More comments on the zoning rewrite
Highway Girl blogged them live from Monday’s council meeting. If you want everyone’s comments, go to 4&20 Blackbirds. I bet she was home in her pajamas watching MCAT. With a warm couch and ice cream. Ah, jealousy. Maybe we can bring couches and ice cream to the next long hearing in council chambers. But I don’t want to see anyone in their pajamas.
Oh, I saw Jack Reidy in the audience — of council chambers. I asked him why he wasn’t sitting in The Jack Reidy Conference Room. He’s the longest-serving council member, was council president for years, and they named that spillover room next door after him. He’s Mr. Common Sense and always looked out for working folks. He said his wife, Alvina, made him come to the meeting and he’d better not have to sit in that other room. (He wouldn’t weigh in on the rewrite before the meeting — just said he was listening for now.)
Oh, and comment on the ADUs if you want. This invitation is open to schemers, evil-doers and name-callers of all walks of life. RedTape does not discriminate. (Except I did delete a couple things my spam filter didn’t catch.)

June 23rd, 2009 at 11:36 am
The utter hatred of ADUs struck me as pretty surprising, but I suppose it always has. I think a number of ADU supporters, especially John Torma, had some good suggestions for improving ADUs: require owner-occupancy for occupied ADUs, set some standards for their development, etc.

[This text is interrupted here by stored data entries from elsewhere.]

**config.mk**
```make
export PLATFORM = sky130hd
export DESIGN_NAME = gmfd_ctrl
export DESIGN_NICKNAME = d
export VERILOG_FILES = /design/src/gmfd_pkg.sv /design/src/gmfd_ctrl.sv
export SDC_FILE = /design/constraint.sdc
export NUM_CORES = 1
export LEC_CHECK = 0
export BUFFER_PORTS_ARGS = -buffer_cell sky130_fd_sc_hd__buf_2
export CORE_AREA = 2 2 39 41
export DETAILED_ROUTE_END_ITERATION = 12
export DIE_AREA = 0 0 41 43
export HOLD_SLACK_MARGIN = 0.08
export SETUP_SLACK_MARGIN = 0.1
export SYNTH_ARGS = -nofsm -noshare
export SYNTH_HDL_FRONTEND = slang
export SYNTH_SLANG_ARGS = --single-unit
```
**constraint.sdc**
```tcl
create_clock -name clock -period 2.21 [get_ports clock]
set_clock_uncertainty 0.1 [all_clocks]
set_input_delay 0 -clock clock [delete_from_list [all_inputs] [get_ports clock]]
set_output_delay 0 -clock clock [all_outputs]
set_load 0.05 [all_outputs]
```
**src/gmfd_pkg.sv**
```systemverilog
// Package for the forward-difference gradient magnitude block.
// Holds field widths, register indexes, job codes and the controller/datapath
// command and status types. No dependencies.
`default_nettype none

package gmfd_pkg;

   localparam int MAX_WIDTH_DEFAULT = 1024;
   localparam int RESET_WIDTH       = 1024;
   localparam int RESET_HEIGHT      = 1024;
   localparam int ROW_LIMIT         = 4096;

   localparam int PIX_W       = 8;
   localparam int COL_W       = 10;
   localparam int ROW_W       = 12;
   localparam int IMG_W_FIELD = 11;
   localparam int IMG_H_FIELD = 13;
   localparam int CSR_W       = 13;
   localparam int CSR_IDX_W   = 1;
   localparam int SUM_W       = 17;
   localparam int ROOT_W      = 8;

   localparam logic [CSR_IDX_W-1:0] CSR_IMAGE_WIDTH  = 1'd0;
   localparam logic [CSR_IDX_W-1:0] CSR_IMAGE_HEIGHT = 1'd1;

   typedef logic [1:0] job_type;

   localparam job_type JOB_ABOVE = 2'd0;
   localparam job_type JOB_LEFT  = 2'd1;
   localparam job_type JOB_SELF  = 2'd2;
   localparam job_type JOB_NONE  = 2'd3;

   typedef struct packed {
      logic    take_pixel;
      logic    rd_next;
      logic    cap_a;
      logic    cap_b;
      logic    load_job;
      job_type job;
      logic    square;
      logic    out_load;
      logic    wr_line;
   } gmfd_cmd_type;

   typedef struct packed {
      logic y_ge1;
      logic last_row;
      logic x_ge1;
      logic x_last;
      logic root_busy;
      logic out_free;
   } gmfd_status_type;

endpackage

`default_nettype wire

```
**src/gmfd_ctrl.sv**
```systemverilog
// Controller state machine: sequences line store reads, the up to three
// results of one item, and the line store write. Depends on gmfd_pkg.
`default_nettype none

module gmfd_ctrl (
   input  wire logic                      clock,
   input  wire logic                      reset,
   input  wire logic                      req_valid,
   output logic                           req_ready,
   input  wire gmfd_pkg::gmfd_status_type status,
   output gmfd_pkg::gmfd_cmd_type         cmd
);
   import gmfd_pkg::*;

   localparam logic [2:0] S_IDLE = 3'd0;
   localparam logic [2:0] S_RDA  = 3'd1;
   localparam logic [2:0] S_RDB  = 3'd2;
   localparam logic [2:0] S_LOAD = 3'd3;
   localparam logic [2:0] S_SQ   = 3'd4;
   localparam logic [2:0] S_ROOT = 3'd5;
   localparam logic [2:0] S_OUT  = 3'd6;
   localparam logic [2:0] S_WR   = 3'd7;

   logic [2:0] state_ff, state_in;
   job_type    job_ff, job_in;

   function automatic job_type succ(input job_type j);
      job_type n;
      n = JOB_NONE;
      unique case (j)
         JOB_ABOVE: n = JOB_LEFT;
         JOB_LEFT:  n = JOB_SELF;
         JOB_SELF:  n = JOB_NONE;
         JOB_NONE:  n = JOB_NONE;
      endcase
      return n;
   endfunction

   function automatic job_type first_from(input job_type start,
                                          input gmfd_status_type st);
      logic en_above;
      logic en_left;
      logic en_self;
      job_type j;
      en_above = st.y_ge1;
      en_left  = st.last_row && st.x_ge1;
      en_self  = st.last_row && st.x_last;
      priority if (start == JOB_ABOVE && en_above) begin
         j = JOB_ABOVE;
      end else if ((start == JOB_ABOVE || start == JOB_LEFT) && en_left) begin
         j = JOB_LEFT;
      end else if (start != JOB_NONE && en_self) begin
         j = JOB_SELF;
      end else begin
         j = JOB_NONE;
      end
      return j;
   endfunction

   always_comb begin
      job_type nj;
      state_in = state_ff;
      job_in   = job_ff;
      cmd      = '0;
      cmd.job  = job_ff;
      nj       = JOB_NONE;
      unique case (state_ff)
         S_IDLE: begin
            if (req_valid) begin
               cmd.take_pixel = 1'b1;
               if (status.y_ge1) begin
                  state_in = S_RDA;
               end else begin
                  nj       = first_from(JOB_ABOVE, status);
                  job_in   = nj;
                  state_in = (nj == JOB_NONE) ? S_WR : S_LOAD;
               end
            end
         end
         S_RDA: begin
            cmd.cap_a   = 1'b1;
            cmd.rd_next = 1'b1;
            state_in    = S_RDB;
         end
         S_RDB: begin
            cmd.cap_b = 1'b1;
            job_in    = first_from(JOB_ABOVE, status);
            state_in  = S_LOAD;
         end
         S_LOAD: begin
            cmd.load_job = 1'b1;
            state_in     = S_SQ;
         end
         S_SQ: begin
            cmd.square = 1'b1;
            state_in   = S_ROOT;
         end
         S_ROOT: begin
            if (!status.root_busy) begin
               state_in = S_OUT;
            end
         end
         S_OUT: begin
            if (status.out_free) begin
               cmd.out_load = 1'b1;
               nj           = first_from(succ(job_ff), status);
               job_in       = nj;
               state_in     = (nj == JOB_NONE) ? S_WR : S_LOAD;
            end
         end
         S_WR: begin
            cmd.wr_line = 1'b1;
            state_in    = S_IDLE;
         end
      endcase
   end

   always_ff @(posedge clock) begin
      if (reset) begin
         state_ff <= S_IDLE;
         job_ff   <= JOB_NONE;
      end else begin
         state_ff <= state_in;
         job_ff   <= job_in;
      end
   end

   assign req_ready = (state_ff == S_IDLE);

endmodule

`default_nettype wire

```
-- Word level (Yosys, flattened, before mapping)
Index checks and enable logic that the tools add are counted.
- reduce and logical (&&, ||, !) cells: 13
- mux-type cells: 34
- equal/unequal tests: 18
- operator list (operator ; count):
    two-way mux 2 bit ; 15
    one-hot mux 3 bit (8 select lines) ; 1
    two-way mux 3 bit ; 6
    equality test 3 bit, second input constant ; 4
    one-hot mux 2 bit (3 select lines) ; 2
    two-way mux 1 bit ; 10
    inequality test 2 bit, second input constant ; 5
    equality test 2 bit, second input constant ; 4
    equality test 3 x 2 -> 1 bit, second input constant ; 2
    logical AND 1 bit ; 5
    equality test 2 x 1 -> 1 bit, second input constant ; 2
    zero test 2 bit ; 2
    AND reduction 4 bit ; 1
    equality test 3 x 1 -> 1 bit, second input constant ; 1
    zero test 3 bit ; 1
    AND reduction 3 bit ; 1
    nonzero test 3 bit ; 1
    OR reduction 2 bit ; 1
    logical OR 1 bit ; 1
- word-level logic and storage cells: 67
- register bits: 5
- input bits: 9

-- Logic depth before layout (Yosys ltp)
Gate-level depths: netlist (run 1).
- word-level depth: 16
- mapped depth: 5
- depth with buffers taken out: 4

-- Worst setup path after synthesis (run 1)
OpenSTA, ideal clock, no wires.
- path kind: register to output
- from: reg state_ff[0]
- to: out cmd[8] (netlist bit)
- required time: 2110 ps
- arrival: 2112 ps
- path slack: -2 ps
- buffers on the path: 2
- stages on the path, launching flop included: 5
- cell sequence: dfxtp_1 -> buf_2 -> inv_1 -> nor3_1 -> buf_4
- RTL lines (item ; line ; RTL):
    from (decl) ; gmfd_ctrl.sv:24 ; logic [2:0] state_ff, state_in;
    from (signal assigned) ; gmfd_ctrl.sv:123 ; state_ff <= state_in;
    to (decl) ; gmfd_ctrl.sv:11 ; output gmfd_pkg::gmfd_cmd_type cmd

-- Worst setup path after layout (run 1)
- from: reg state_ff[2]
- to: reg state_ff[1]
- longest elaborated chain between the ends: 3
- elaborated cells between the ends (all ways): 13
- classes of those cells: 10 x eq/ne; 1 x mux; 2 x reduce/logical
- ends and longest elaborated chain (item ; line ; RTL):
    equality test 3 bit or zero test 3 bit (tied branches) ; gmfd_ctrl.sv:67 ; unique case (state_ff)
    inequality test 2 bit (no line) ; -- ;
    AND reduction 3 bit (no line) ; -- ;
Parallel ways exist; a longest one is shown, timed or not.
A chain may end at the register's enable or synchronous reset.

==> flow_metrics.tcl, run 1 <==
set metrics [dict create \
    synth_top_area_frac 0.246 \
    status "finished clean" \
    max_freq_mhz 517 \
    p_switching_mw 0.257 \
    fin_hold_ws_ns 0.111 \
    power.leakage_nw 0.247 \
    sw_frac_of_total 0.495 \
    clkPwrFrac 0.214 \
    gp_congestion 0.783 \
    dp_hpwl_um 786 \
    worstSetupPathType "flop to flop" \
    cellPowerDensity_nw_per_um2 860 \
    synth_ff_type "dfxtp_1" \
    crit_chain "or3b_4 > a311oi_1 > dlygate4sd3_1" \
    finalSetupViolations 0 \
    die_h_um 43 \
    power.total_mw 0.521 \
    synth-edff-count 0 \
    cts_tree "built" \
    grt_pass1_vias 393 \
    ioPinCount 20 \
    period_share 0.875 \
    slew-limit-headroom 0.691 \
    io_buffers 19 \
    max_slew.worst_pin.slew_ns 0.463 \
    final.setup.tns_ns 0 \
    fin_cells 98 \
    maxSlewViolCount 0 \
    wl_per_cell_um 11.2 \
    crit_path_top_delay_cell "dlygate4sd3_1" \
    n_antenna_cell 0 \
    synth.area.top_cells "dfxtp_1 (25%), nor3_1 (7.4%), a31oi_4 (5.2%)" \
    numCtsBuffers 3 \
    vias 482 \
    dp_cells 87 \
    drive_above_1_share 0.354 \
    grt_pass1_wl_um 1640 \
    yosys_warnings 0 \
    totalWireLength_um 1090 \
    drc 0 \
    antenna_found_initial 0 \
    synth_largest_area_cell "dfxtp_1" \
    ant_nets 0 \
    h-tree-depth 1 \
    period_needed_ns 1.93 \
    yosys-top-cells-count "nor3_1 (6), dfxtp_1 (5), nand2_1 (5), nor2_1 (5), a21oi_1 (4)" \
    cts.repair.resized 0 \
    area_growth_pct 48.9 \
    crit_path_end_kind "flop" \
    avgSynthCellArea_um2 7.26 \
    p_comb_frac 0.507 \
    netlist_area_um2 407 \
    cts.sinks 5 \
    async_reset_ff_frac 0 \
    path_clk_slew_ns 0.05 \
    placed_area_um2 509 \
    rsz0062_at_grt "no" \
    core_region_area_um2 1380 \
    worstSetupStartpointType "flop" \
    cpPeakStageDelay_ns 0.59 \
    start_util 0.294 \
    clk_latency_ns 0.24 \
    p_int_mw 0.263 \
    critPathRequiredTime_ns 2.29 \
    hold_path_class "primary input to flop" \
    ctsRootBufferMaster "clkbuf_4" \
    hold_viol 0 \
    cp.arrival_ns 2.02 \
    viasPerCell 4.92 \
    ys_seq_area_frac 0.246 \
    die_w_um 41 \
    p_seq_frac 0.279 \
    worst_slack_ns 0.275 \
    drt-pass1-iter-count 4 \
    grt-ovfl-total 0 \
    yosysMostFrequentCell "nor3_1" \
    syn_nets 65 \
    final_nets 92 \
    pre_cts_slack_ns 0.578 \
    grt_max_degree 14 \
    drt_iter0_drc 13 \
    grt_usage 0.129 \
    yosys_register_bits 5 \
    path_delay_family "buffers and inverters" \
    rows 14 \
    cap_violations 0 \
    clock_path_buffers 2 \
    synthCells 56 \
    cp_max_fo 13 \
    die_area_um2 1760 \
    peakVddDrop_mv 0.273 \
    path_buf_inv 1 \
    synth.distinct_cells 27 \
    final_util 0.438 \
    final_cell_area_um2 606 \
]
==> worst min-delay path, delay by kind of cell <==
kind	cells	cell delay, ns
AOI/OAI and AO/OA	2	0.21
buffers and inverters	1	0.12
and+or+nand+nor	1	0.07
==> final timing paths <==
kind / slack, ns / endpoint / cells past startpoint / startpoint
setup / recovery: 0.28 / state_ff[1] / 3 / state_ff[2]
hold / removal: 0.11 / job_ff[0] / 4 / status[2]
setup reg to reg: 0.28 / state_ff[1] / 3 / state_ff[2]
hold reg to reg: 0.48 / job_ff[0] / 2 / job_ff[0]
==> power groups by stage <==
stage               clock (mW)  combinational (mW)  sequential, mW
floorplan                    0               0.218           0.128
global placement             0               0.247           0.144
detailed placement           0               0.246           0.146
CTS                      0.112               0.264           0.144
global route             0.120               0.281           0.148
finish                   0.112               0.264           0.145
==> routing by layer <==
layer  GRT usage  vias up  wire length [um]
li1            -      258                 -
met1       0.175      216               531
met2       0.203        8               535
met3      0.0314        0                26
met4      0.0200        0                 0
met5           0        -                 0
==> cells in the final DEF, fill, tap and decap left out, types with 2 or more instances in the layout <==
cell type / netlist / routed
a211oi_1: 2 / 2
a21oi_1: 4 / 4
a221oi_1: 2 / 2
buf_2: 3 / 19
clkbuf_4: 0 / 3
dfxtp_1: 5 / 5
dlygate4sd3_1: 0 / 7
inv_1: 3 / 3
nand2_1: 5 / 5
nand3_1: 2 / 2
nor2_1: 5 / 5
nor3_1: 6 / 4
nor3_2: 0 / 2
o21ai_0: 3 / 3
==> repair_timing <==
item / CTS / global route
hold buffers: 7 / 0
endpoints found under the hold margin: 5 / 0
buffers inserted: 0 / 0
==> sequential cells by signal, summed over array words and instances, names as in the netlist <==
| name | count |
|---|---|
| job_ff | 2 |
| state_ff | 3 |
==> final cells by class <==
class	count	area, um2
Timing Repair Buffer	26	165
Clock buffer	4	26.3
Inverter	3	11.3
Multi-Input combinational cell	44	283
Sequential cell	5	100
Tap cell	16	20.0
Fill cell	143	778
==> logic make-up (layout without fill, tap and decap cells) <==
family                 Yosys count  in the layout  synth area share
AND/OR/NAND/NOR                 27             27             0.360
AO/OA/AOI/OAI                   16             16             0.289
buffers and inverters            7             33            0.0831
flip-flops                       5              5             0.246
XOR/XNOR                         1              1            0.0215
No activity file was read; power rests on OpenSTA's default activity.
==> inputs of run 2 (changes only) <==
Settings changed: ABC_AREA set to 1.
==> flow_metrics.tcl, run 2 <==
set metrics [dict create \
    worstReg2RegStart "state_ff[1]" \
    start_util 0.306 \
    vias 533 \
    synth_largest_area_cell "dfxtp_1" \
    peakVddDrop_mv 0.653 \
    dp_hpwl_um 811 \
    final_nets 108 \
    viasPerCell 4.68 \
    synth_ff_type "dfxtp_1" \
    critPathRequiredTime_ns 2.24 \
    ioPinCount 20 \
    mostFrequentLayoutCell "nand2_1" \
    core_region_area_um2 1380 \
    path_clk_slew_ns 0.05 \
    worstSetupStartpointType "flop" \
    area_growth_pct 39.9 \
    gp_congestion 0.743 \
    netlist_area_um2 423 \
    grt_usage 0.136 \
    synthCells 73 \
    period_share 0.774 \
    final_cell_area_um2 592 \
    yosysMostFrequentCell "nand2_1" \
    ys_seq_area_frac 0.237 \
    mostFrequentLayoutCells "nand2_1 (21), buf_2 (19), nor2_1 (12)" \
    io_buffers 19 \
    min_to "state_ff[2]" \
    async_reset_ff_frac 0 \
    hold-path-cell-count 5 \
    yosys_warnings 0 \
    die_w_um 41 \
    placed_area_um2 526 \
    ant_nets 0 \
    n_fill_cell 164 \
    synth-edff-count 0 \
    final_util 0.428 \
    grt_max_degree 9 \
    hold_path_class "primary input to flop" \
    grt_pass1_vias 422 \
    drt_iter0_drc 7 \
    ctsRootBufferMaster "clkbuf_4" \
    syn_nets 82 \
    drive_above_1_share 0.337 \
    clock_path_buffers 2 \
    drt-pass1-iter-count 4 \
    max_slew.worst_pin.slew_ns 0.294 \
    crit_path_end_kind "flop" \
    reg2reg_to "state_ff[0]" \
    yosys_register_bits 5 \
    period_needed_ns 1.71 \
    post_cts_buffers 0 \
    synth_top_area_frac 0.237 \
    antenna_found_initial 0 \
    synth.distinct_cells 20 \
    avgSynthCellArea_um2 5.79 \
    clk_latency_ns 0.25 \
    max_freq_mhz 585 \
    synth.area.top_cells "dfxtp_1 (24%), nand2_1 (19%), nor2_1 (11%)" \
    die_h_um 43 \
    top_register "state_ff" \
    hold_viol 0 \
    wl_per_cell_um 9.11 \
    worstSetupPathType "flop to flop" \
    die_area_um2 1760 \
    cp_max_fo 7 \
    rsz0062_at_grt "no" \
    worst_slack_ns 0.499 \
    largestRegisters "state_ff: 3 flops, job_ff: 2 flops" \
    totalWireLength_um 1040 \
    cp.arrival_ns 1.74 \
    grt_pass1_wl_um 1610 \
    power.leakage_nw 0.344 \
    cellPowerDensity_nw_per_um2 1690 \
    grt-ovfl-total 0 \
    drc 0 \
    cap_violations 0 \
    min_from "status[5]" \
    power.total_mw 1.00 \
    h-tree-depth 1 \
    cts.sinks 5 \
    n_antenna_cell 0 \
    cts.repair.resized 0 \
    finalSetupViolations 0 \
    cts_tree "built" \
    rr_worst_depth 6 \
    numCtsBuffers 3 \
    status "finished clean" \
    largest_reg_flops 3 \
    hold_buffers 4 \
    maxSlewViolCount 0 \
    final.setup.tns_ns 0 \
    rows 14 \
    pre_cts_slack_ns 0.924 \
    r2r_slack_ns 0.50 \
    yosys-top-cells-count "nand2_1 (21), nor2_1 (12), inv_1 (8)" \
    slew-limit-headroom 0.803 \
]
-- run 2: changes by cell type after synthesis, moves of 2 or more --
| cell | before | now |
|---|---|---|
| a21oi_1 | 4 | 1 |
| a221oi_1 | 2 | 0 |
| buf_2 | 3 | 1 |
| inv_1 | 3 | 8 |
| inv_2 | 0 | 4 |
| nand2_1 | 5 | 21 |
| nand3_1 | 2 | 4 |
| nand3_2 | 0 | 4 |
| nor2_1 | 5 | 12 |
| nor3_1 | 6 | 3 |
| o21ai_0 | 3 | 1 |
-- run 2: worst max-delay path by stage --
stage                      startpoint           to
after floorplan           state_ff[2]       cmd[8]
after global placement    state_ff[1]    job_ff[1]
after detailed placement  state_ff[1]    job_ff[1]
after CTS                 state_ff[1]  state_ff[0]
after global routing      state_ff[1]  state_ff[0]
final                     state_ff[1]  state_ff[0]
-- run 2: layout make-up --
cell class / count / area, um2 / share of cell area
clock buffers: 4 / 26.3 / 0.0444
flip-flops and latches: 5 / 100 / 0.169
well taps: 16 / 20.0 / 0.0338
repair buffers: 23 / 135 / 0.228
multi-input cells: 54 / 265 / 0.448
inverters: 12 / 45.0 / 0.0761
-- run 2: layer usage --
metal | track usage | vias up | wire (um)
met4 | 0.0200 | 0 | 0
li1 | - | 284 | -
met2 | 0.191 | 17 | 462
met3 | 0.0942 | 0 | 75
met1 | 0.171 | 232 | 500
met5 | 0 | - | 0
-- run 2: through the flow --
| step | std cells | hold WS, ns |
|---|---|---|
| 6_report | 114 | 0.0986 |
| 5_1_grt | 114 | 0.132 |
| 4_1_cts | 114 | 0.100 |
| 3_5_place_dp | 106 | 0.0876 |
| 3_3_place_gp | 106 | 0.0856 |
| 2_1_floorplan | 73 | -0.0222 |
-- run 2: cells by family after synthesis --
logic type             after synthesis  share of synthesized area
buffers and inverters               14                      0.136
AND/OR/NAND/NOR                     48                      0.533
AO/OA/AOI/OAI                        6                     0.0947
flip-flops                           5                      0.237
-- run 2: critical path: stages, from the launching register on --
cell,delay [ns]
dfxtp_1,0.47
inv_2,0.10
nor2_1,0.13
nand3_2,0.11
nand2_1,0.09
a211oi_1,0.04
dlygate4sd3_1,0.56
-- run 2: power by group --
group          switching [mW]  internal (mW)
registers              0.0699          0.134
logic                   0.507          0.181
clock network          0.0413         0.0685
==> inputs of run 3 (changes only) <==
Clock period 2.21 ns to 1.6 ns, I/O delays scaled along.
==> flow_metrics.tcl, run 3 (same netlist as run 2, synthesis figures left out) <==
set metrics [dict create \
    totalWireLength_um 1010 \
    grt_pass1_wl_um 1500 \
    regArea_um2 100 \
    routed.top_layer "met3" \
    cap_violations 0 \
    rr_worst_depth 7 \
    met1Wirelength_um 473 \
    crit_path_end_kind "output pin" \
    cellPowerDensity_nw_per_um2 2330 \
    status "finished clean" \
    period_share 0.878 \
    drc 0 \
    peakVddDrop_mv 0.749 \
    wl_per_cell_um 8.89 \
    cp-endpoint "cmd[1]" \
    grt_max_degree 9 \
    antenna_found_initial 0 \
    power.leakage_nw 0.342 \
    mostFrequentLayoutCells "nand2_1 (21), buf_2 (18), nor2_1 (12)" \
    multiInputGateArea_um2 275 \
    n_fill_cell 160 \
    largest_reg_flops 3 \
    rsz0062_at_grt "no" \
    sw_frac_of_total 0.618 \
    p_seq_frac 0.206 \
    max_slew.worst_pin.slew_ns 0.311 \
    critPathRequiredTime_ns 1.50 \
    met2_length_um 479 \
    maxSlewViolCount 0 \
    clock_path_buffers 2 \
    p_comb_frac 0.692 \
    largestRegisters "state_ff: 3 flops, job_ff: 2 flops" \
    cp.arrival_ns 1.31 \
    drive_above_1_share 0.361 \
    final_cell_area_um2 594 \
    ioPinCount 20 \
    grt_usage 0.124 \
    ant_nets 0 \
    p_int_mw 0.527 \
    rows 14 \
    max_freq_mhz 712 \
    worstReg2RegStart "state_ff[1]" \
    slew-limit-headroom 0.792 \
    clk_latency_ns 0.24 \
    final_nets 107 \
    die_area_um2 1760 \
    period_needed_ns 1.41 \
    worstSetupStartpointType "flop" \
    path_clk_slew_ns 0.04 \
    vias 507 \
    grt_pass1_vias 419 \
    n_antenna_cell 0 \
    grt-ovfl-total 0 \
    viasPerCell 4.49 \
    final_util 0.429 \
    drt-pass1-iter-count 3 \
    die_h_um 43 \
    core_region_area_um2 1380 \
    clkPwrFrac 0.102 \
    top_register "state_ff" \
    ctsRootBufferMaster "clkbuf_4" \
    worst_slack_ns 0.195 \
    start_util 0.306 \
    final.setup.tns_ns 0 \
    die_w_um 41 \
    cp-startpoint "state_ff[2]" \
    r2r_slack_ns 0.31 \
    h-tree-depth 1 \
    io_buffers 19 \
    drt_iter0_drc 11 \
    dp_hpwl_um 815 \
    hold_viol 0 \
    cp_max_fo 8 \
    p_switching_mw 0.855 \
    reg2reg_to "job_ff[0]" \
    mostFrequentLayoutCell "nand2_1" \
    cts.sinks 5 \
    gp_congestion 0.741 \
    placed_area_um2 536 \
    cts_tree "built" \
    numCtsBuffers 3 \
    worstSetupPathType "flop to output pin" \
    finalSetupViolations 0 \
    area_growth_pct 40.5 \
    dr_wl_met3_um 52 \
    pre_cts_slack_ns 0.329 \
    hold_path_class "primary input to flop" \
]
==> run 3: cell types whose count changed in the layout (fill, tap and decap cells not counted), sizes merged <==
cell | previous run | this run
buf | 19 | 18
clkbuf | 4 | 5
dlygate4sd3 | 4 | 3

The suggestion of opponents (essentially let’s just put off making the hard decisions) isn’t really a solution. If, at the end of the day, the votes aren’t there to pass this thing as amended (as I’m sure it will be), then we can take out some of the more difficult pieces, but elected officials should occasionally be expected to make hard decisions.
June 23rd, 2009 at 1:23 pm
What gets me is that upzoning to allow more units provides no design standards for the new unit, while zoning an ADU overlay does. As an evil developer rep, I’d say get rid of the ADU overlay and we’ll just go for upzonings. As the real-person MBIA rep, I say keep the ADU overlay and add whatever standards make people more comfortable.
Helping people get more protections, of course, never goes unpunished… [sigh]
Well, more hearings tomorrow. Maybe we actually get to discuss the pros and cons of the ADU overlays or of some issue. [fingers crossed]
June 23rd, 2009 at 6:34 pm
Thank you for your comments. Some of the discussion about ADUs reminds me of when people were up in arms about PNCs. One former council member called them “a cancer.” I knocked on doors of homes in PNCs, and those people loved their houses and appreciated being able to afford them. I’d like to do the same thing with ADUs. Knock on doors, the “granny pad” and the main home, and ask what works and what doesn’t. I’m sure neighbors would comment too, as would the planner-types who know how to fix the stuff that doesn’t work. I won’t get a chance to do that before tomorrow’s meeting, but maybe it’s relevant while the rewrite is still a draft.
– Keila
June 23rd, 2009 at 7:03 pm
Let’s go knock on doors! We can register voters while we’re at it and take some photos of development. I vote yes!
June 25th, 2009 at 8:01 am
During the 2007 city council elections, we actually had a small get-together for voters in Ward 6 that both Ed Childers and Lewie Schneller came to. It was hosted in what I believe was a PNC occupied mostly by young families. It was an outstanding example of a development tool working well. The big concern in the neighborhood was not the PNC, it was the group home and the mobile home court. Watching Roger Millar’s powerpoint brought back a lot of memories of the discussions triggered that evening.
There’s a lot of interest in living in Missoula. Without dense development, I’m not sure if there will be many tools to lower the cost of housing (and without dense development, housing inflation is sure to get even more absurd). Raising incomes in Missoula will also just bring more people to town to chase higher salaries. All things considered, this town is a pretty sweet place to live, which is why much of this conversation should actually set the economic questions aside and leave us with the question that we’re really debating: what do Missoulians want their town to look like?
I love near-downtown, dense development living. I like apartments and small houses on small lots and public parks/shared green spaces. Clearly, some others disagree. That’s fine.